- **Task brief**
Look below for the lines from the one with "sky130_fd_sc_hd__buf_6,120" to the one with "cell class / count / area, um^2", and copy exactly those lines, both ends included.

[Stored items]
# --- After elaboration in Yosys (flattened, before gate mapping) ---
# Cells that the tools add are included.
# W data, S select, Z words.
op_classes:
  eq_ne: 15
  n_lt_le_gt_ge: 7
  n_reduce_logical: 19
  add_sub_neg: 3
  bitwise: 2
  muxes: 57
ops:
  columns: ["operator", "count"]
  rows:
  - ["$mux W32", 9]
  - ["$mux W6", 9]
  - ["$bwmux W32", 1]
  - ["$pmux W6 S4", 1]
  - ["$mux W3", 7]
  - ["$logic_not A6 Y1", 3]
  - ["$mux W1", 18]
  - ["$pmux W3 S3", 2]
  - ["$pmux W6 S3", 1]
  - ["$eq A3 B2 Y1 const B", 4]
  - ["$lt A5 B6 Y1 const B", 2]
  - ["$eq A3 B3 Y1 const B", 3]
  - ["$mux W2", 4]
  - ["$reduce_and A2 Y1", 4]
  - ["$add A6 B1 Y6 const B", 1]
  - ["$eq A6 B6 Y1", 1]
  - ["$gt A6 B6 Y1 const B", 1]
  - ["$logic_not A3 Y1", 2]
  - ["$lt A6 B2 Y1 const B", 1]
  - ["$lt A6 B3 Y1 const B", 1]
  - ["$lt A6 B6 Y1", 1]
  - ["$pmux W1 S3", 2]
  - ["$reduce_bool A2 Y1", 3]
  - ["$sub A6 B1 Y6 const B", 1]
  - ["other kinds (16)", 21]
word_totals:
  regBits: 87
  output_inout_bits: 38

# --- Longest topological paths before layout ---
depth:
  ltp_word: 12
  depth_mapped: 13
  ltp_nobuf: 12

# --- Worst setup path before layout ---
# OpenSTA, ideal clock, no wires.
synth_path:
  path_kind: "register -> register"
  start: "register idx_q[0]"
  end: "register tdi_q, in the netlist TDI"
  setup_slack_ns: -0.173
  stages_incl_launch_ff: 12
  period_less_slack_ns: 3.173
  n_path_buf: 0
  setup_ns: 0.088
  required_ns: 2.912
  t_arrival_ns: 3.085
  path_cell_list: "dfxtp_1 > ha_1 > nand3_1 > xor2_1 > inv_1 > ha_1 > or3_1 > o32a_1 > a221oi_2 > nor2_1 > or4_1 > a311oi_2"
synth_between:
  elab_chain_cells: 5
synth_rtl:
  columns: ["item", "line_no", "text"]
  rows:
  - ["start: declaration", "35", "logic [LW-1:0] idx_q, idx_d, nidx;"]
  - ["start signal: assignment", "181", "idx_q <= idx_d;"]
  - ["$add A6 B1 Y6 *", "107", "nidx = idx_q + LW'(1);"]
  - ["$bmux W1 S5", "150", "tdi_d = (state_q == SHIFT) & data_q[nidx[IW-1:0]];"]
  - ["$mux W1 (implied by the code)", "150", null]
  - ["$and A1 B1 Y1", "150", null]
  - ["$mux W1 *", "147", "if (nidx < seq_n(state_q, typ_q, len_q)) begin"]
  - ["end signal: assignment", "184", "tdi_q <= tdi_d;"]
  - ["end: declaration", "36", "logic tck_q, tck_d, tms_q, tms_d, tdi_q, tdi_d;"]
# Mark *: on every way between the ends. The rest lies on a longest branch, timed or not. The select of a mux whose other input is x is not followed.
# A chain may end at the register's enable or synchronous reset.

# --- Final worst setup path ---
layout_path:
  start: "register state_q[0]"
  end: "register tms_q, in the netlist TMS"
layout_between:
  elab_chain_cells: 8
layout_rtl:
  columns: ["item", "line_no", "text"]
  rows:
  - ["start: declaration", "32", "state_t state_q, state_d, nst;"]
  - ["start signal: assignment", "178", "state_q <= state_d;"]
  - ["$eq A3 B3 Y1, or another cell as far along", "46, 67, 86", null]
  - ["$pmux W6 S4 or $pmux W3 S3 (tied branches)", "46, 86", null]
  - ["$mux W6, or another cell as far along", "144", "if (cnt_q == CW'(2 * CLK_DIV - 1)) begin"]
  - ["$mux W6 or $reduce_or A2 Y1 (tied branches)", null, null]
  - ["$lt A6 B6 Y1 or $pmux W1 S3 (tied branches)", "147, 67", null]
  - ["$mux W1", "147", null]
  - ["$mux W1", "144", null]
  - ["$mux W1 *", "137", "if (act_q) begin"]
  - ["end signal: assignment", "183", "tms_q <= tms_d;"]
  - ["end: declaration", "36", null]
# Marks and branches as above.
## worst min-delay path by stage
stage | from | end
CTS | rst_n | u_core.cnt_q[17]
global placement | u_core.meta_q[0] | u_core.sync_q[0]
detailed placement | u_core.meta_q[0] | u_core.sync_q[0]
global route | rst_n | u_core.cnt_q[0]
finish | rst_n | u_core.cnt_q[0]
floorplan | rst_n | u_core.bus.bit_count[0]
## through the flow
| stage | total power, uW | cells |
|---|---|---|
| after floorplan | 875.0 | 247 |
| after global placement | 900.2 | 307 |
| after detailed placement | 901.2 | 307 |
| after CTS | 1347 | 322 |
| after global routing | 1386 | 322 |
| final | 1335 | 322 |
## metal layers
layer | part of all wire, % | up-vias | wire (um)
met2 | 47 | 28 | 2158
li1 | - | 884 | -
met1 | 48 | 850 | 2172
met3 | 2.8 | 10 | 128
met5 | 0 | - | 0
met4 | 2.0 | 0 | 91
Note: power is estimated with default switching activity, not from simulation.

---

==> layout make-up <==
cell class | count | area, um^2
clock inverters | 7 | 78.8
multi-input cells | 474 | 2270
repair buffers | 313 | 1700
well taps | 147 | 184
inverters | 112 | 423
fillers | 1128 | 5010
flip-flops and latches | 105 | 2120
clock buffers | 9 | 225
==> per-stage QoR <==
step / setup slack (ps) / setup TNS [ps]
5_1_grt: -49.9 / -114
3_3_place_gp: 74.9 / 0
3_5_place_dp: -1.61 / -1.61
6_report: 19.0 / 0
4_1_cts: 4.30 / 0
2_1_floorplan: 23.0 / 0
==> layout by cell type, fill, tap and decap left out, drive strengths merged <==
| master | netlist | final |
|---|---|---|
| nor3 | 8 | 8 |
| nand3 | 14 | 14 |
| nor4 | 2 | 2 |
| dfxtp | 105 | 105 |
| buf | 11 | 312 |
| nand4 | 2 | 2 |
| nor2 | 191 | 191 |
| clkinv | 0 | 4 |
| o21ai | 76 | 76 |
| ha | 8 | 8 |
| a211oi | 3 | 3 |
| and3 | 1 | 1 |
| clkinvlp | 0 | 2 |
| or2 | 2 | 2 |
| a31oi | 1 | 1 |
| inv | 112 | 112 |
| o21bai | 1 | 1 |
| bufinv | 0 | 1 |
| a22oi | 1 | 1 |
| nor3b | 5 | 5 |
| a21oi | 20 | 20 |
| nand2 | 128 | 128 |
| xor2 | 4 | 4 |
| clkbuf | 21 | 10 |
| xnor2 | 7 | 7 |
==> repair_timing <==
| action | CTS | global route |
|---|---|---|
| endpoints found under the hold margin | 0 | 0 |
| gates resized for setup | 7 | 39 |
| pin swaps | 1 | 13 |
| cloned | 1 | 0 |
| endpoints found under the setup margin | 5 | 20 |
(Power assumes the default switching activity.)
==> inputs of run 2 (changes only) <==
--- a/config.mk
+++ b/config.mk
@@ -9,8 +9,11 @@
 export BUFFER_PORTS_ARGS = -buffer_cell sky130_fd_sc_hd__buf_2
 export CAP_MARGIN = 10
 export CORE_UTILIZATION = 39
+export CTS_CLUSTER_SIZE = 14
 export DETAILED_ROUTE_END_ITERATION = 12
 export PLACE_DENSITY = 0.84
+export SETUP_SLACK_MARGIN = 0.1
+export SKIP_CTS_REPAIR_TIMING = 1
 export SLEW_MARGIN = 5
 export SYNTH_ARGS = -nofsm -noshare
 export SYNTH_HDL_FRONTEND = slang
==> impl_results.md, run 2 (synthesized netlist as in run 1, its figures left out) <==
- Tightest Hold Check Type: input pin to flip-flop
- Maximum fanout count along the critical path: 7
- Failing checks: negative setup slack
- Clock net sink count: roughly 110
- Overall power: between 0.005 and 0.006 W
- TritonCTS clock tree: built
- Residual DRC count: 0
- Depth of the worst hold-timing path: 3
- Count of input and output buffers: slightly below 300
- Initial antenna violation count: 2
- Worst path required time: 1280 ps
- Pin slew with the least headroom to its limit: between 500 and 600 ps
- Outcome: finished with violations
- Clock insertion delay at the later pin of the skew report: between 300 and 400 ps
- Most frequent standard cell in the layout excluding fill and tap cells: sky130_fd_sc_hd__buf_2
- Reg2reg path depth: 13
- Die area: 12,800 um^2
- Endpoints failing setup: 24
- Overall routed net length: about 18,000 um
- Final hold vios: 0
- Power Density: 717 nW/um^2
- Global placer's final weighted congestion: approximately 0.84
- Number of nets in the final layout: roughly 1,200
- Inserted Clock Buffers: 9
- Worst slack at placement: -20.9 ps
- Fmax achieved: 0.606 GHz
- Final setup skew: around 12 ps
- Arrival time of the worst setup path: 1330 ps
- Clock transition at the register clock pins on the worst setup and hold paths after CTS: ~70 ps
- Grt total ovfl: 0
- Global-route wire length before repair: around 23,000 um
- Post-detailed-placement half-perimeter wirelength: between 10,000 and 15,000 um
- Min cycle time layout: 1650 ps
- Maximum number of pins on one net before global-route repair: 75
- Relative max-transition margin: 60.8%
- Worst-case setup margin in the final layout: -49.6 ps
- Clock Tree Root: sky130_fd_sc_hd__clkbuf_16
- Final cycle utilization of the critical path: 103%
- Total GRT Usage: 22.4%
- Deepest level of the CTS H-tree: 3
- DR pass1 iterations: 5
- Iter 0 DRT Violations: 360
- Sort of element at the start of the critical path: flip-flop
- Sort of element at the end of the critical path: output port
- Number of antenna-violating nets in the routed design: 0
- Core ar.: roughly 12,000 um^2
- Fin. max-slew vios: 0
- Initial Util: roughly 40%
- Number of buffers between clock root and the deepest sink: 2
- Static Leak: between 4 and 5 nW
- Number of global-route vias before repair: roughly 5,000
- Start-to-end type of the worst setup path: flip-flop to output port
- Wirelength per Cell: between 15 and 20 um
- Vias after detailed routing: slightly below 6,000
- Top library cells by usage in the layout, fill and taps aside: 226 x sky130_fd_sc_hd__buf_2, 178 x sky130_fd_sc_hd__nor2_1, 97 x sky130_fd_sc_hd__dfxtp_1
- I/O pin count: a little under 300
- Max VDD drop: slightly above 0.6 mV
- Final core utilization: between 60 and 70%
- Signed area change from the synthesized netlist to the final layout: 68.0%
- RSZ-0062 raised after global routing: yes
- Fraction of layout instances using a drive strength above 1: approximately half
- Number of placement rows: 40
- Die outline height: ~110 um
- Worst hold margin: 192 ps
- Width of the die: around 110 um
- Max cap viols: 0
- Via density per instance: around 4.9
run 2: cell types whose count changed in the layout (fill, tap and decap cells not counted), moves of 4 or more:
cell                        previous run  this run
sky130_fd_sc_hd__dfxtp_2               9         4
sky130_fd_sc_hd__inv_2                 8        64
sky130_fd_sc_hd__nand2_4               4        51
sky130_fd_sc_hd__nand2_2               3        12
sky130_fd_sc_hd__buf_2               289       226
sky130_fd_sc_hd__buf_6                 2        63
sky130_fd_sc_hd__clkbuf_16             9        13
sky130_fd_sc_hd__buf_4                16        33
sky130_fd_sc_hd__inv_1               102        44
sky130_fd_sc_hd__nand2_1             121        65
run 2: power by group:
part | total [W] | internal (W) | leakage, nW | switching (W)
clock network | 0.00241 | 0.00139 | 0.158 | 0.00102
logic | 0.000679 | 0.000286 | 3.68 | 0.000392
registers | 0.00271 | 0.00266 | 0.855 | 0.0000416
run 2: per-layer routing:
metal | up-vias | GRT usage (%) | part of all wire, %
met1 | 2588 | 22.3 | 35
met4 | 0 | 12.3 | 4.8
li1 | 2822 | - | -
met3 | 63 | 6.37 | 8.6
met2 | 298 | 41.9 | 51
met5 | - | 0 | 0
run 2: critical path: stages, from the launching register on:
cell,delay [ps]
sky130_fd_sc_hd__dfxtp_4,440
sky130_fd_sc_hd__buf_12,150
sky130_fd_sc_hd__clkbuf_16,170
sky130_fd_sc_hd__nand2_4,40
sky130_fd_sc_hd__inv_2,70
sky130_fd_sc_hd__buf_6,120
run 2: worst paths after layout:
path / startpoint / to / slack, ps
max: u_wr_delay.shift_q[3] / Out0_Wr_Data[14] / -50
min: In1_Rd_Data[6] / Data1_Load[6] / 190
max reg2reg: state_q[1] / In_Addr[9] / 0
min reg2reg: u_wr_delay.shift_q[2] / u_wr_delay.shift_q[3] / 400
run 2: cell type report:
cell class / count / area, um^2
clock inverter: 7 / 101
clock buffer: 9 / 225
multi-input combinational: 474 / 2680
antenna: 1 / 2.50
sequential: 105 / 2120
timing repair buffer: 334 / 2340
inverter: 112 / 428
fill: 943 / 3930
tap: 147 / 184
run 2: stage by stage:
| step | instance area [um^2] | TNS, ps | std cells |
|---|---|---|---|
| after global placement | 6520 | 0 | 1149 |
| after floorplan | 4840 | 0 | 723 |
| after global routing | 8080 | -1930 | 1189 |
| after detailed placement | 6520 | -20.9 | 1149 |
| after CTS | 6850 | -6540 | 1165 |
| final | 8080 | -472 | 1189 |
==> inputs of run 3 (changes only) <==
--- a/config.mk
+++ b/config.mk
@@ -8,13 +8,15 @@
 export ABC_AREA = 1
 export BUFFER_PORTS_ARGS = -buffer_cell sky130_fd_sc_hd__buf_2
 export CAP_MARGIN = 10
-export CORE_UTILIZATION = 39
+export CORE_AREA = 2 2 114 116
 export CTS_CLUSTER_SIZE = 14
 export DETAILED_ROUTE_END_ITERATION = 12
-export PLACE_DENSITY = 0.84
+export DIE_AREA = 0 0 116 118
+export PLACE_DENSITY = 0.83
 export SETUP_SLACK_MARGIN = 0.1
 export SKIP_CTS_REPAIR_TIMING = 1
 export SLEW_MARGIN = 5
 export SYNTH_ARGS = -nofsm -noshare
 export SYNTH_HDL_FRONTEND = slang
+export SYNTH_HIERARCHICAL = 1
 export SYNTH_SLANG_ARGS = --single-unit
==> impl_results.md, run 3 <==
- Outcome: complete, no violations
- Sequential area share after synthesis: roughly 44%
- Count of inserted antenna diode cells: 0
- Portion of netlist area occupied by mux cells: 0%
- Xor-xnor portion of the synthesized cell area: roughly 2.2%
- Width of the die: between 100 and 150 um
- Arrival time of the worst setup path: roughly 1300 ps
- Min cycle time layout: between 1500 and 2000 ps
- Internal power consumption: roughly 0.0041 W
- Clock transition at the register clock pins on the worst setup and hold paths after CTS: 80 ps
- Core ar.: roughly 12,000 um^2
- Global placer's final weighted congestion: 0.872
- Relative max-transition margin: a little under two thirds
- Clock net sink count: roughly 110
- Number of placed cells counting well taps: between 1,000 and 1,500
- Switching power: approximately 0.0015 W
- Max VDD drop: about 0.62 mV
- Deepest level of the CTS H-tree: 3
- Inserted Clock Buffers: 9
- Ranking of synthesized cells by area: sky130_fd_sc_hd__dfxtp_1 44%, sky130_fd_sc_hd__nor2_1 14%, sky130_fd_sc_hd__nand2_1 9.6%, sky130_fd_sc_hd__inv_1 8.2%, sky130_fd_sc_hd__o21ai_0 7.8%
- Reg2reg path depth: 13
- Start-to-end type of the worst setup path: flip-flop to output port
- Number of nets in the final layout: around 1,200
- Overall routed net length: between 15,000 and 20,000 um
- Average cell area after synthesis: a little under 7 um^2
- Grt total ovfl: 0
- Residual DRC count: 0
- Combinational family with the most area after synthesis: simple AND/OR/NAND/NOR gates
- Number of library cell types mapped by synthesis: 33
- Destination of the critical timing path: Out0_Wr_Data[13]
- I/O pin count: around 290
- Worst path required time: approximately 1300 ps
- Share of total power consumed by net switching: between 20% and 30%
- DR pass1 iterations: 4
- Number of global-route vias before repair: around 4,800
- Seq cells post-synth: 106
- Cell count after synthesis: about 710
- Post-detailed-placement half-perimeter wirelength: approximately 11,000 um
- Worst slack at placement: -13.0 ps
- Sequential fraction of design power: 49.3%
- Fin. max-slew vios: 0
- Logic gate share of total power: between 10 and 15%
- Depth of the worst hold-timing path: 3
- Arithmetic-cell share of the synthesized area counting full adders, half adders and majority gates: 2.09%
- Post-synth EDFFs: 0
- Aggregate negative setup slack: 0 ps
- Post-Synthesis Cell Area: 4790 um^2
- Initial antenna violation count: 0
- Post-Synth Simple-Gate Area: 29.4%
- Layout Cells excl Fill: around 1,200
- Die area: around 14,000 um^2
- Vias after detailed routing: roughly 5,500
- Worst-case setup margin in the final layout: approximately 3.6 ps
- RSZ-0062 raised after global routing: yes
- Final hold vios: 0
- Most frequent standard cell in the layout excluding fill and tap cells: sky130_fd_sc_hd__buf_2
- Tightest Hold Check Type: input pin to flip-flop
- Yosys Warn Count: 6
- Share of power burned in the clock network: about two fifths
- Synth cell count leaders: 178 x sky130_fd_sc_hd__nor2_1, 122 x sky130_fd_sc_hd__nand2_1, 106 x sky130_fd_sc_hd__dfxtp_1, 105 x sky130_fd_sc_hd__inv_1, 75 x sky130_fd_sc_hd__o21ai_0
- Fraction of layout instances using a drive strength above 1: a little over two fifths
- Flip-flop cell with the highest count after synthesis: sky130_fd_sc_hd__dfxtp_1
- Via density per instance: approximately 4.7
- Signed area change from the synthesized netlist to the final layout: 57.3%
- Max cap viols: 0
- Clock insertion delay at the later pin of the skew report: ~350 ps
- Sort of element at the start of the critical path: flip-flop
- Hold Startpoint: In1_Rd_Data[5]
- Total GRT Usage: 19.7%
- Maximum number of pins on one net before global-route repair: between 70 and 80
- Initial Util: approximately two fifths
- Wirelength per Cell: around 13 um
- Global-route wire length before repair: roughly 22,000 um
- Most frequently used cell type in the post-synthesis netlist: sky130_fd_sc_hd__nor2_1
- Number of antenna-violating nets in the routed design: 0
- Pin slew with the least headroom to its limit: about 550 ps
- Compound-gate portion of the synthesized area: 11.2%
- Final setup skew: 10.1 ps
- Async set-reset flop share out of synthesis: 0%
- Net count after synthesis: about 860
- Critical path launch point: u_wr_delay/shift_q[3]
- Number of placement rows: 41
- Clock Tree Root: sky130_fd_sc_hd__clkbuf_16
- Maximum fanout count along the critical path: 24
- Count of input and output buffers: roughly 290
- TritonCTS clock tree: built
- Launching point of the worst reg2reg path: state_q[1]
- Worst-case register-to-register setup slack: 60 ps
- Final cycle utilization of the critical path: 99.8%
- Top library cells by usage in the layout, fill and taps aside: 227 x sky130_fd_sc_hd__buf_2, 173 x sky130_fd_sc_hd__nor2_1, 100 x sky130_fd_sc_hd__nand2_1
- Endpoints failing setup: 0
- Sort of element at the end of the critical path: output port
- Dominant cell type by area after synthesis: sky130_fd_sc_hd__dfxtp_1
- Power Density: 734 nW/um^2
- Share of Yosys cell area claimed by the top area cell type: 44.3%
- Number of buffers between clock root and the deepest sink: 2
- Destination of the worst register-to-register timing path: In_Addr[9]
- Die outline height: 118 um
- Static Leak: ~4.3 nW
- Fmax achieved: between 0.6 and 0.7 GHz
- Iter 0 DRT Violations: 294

- **Result**
sky130_fd_sc_hd__buf_6,120
run 2: worst paths after layout:
path / startpoint / to / slack, ps
max: u_wr_delay.shift_q[3] / Out0_Wr_Data[14] / -50
min: In1_Rd_Data[6] / Data1_Load[6] / 190
max reg2reg: state_q[1] / In_Addr[9] / 0
min reg2reg: u_wr_delay.shift_q[2] / u_wr_delay.shift_q[3] / 400
run 2: cell type report:
cell class / count / area, um^2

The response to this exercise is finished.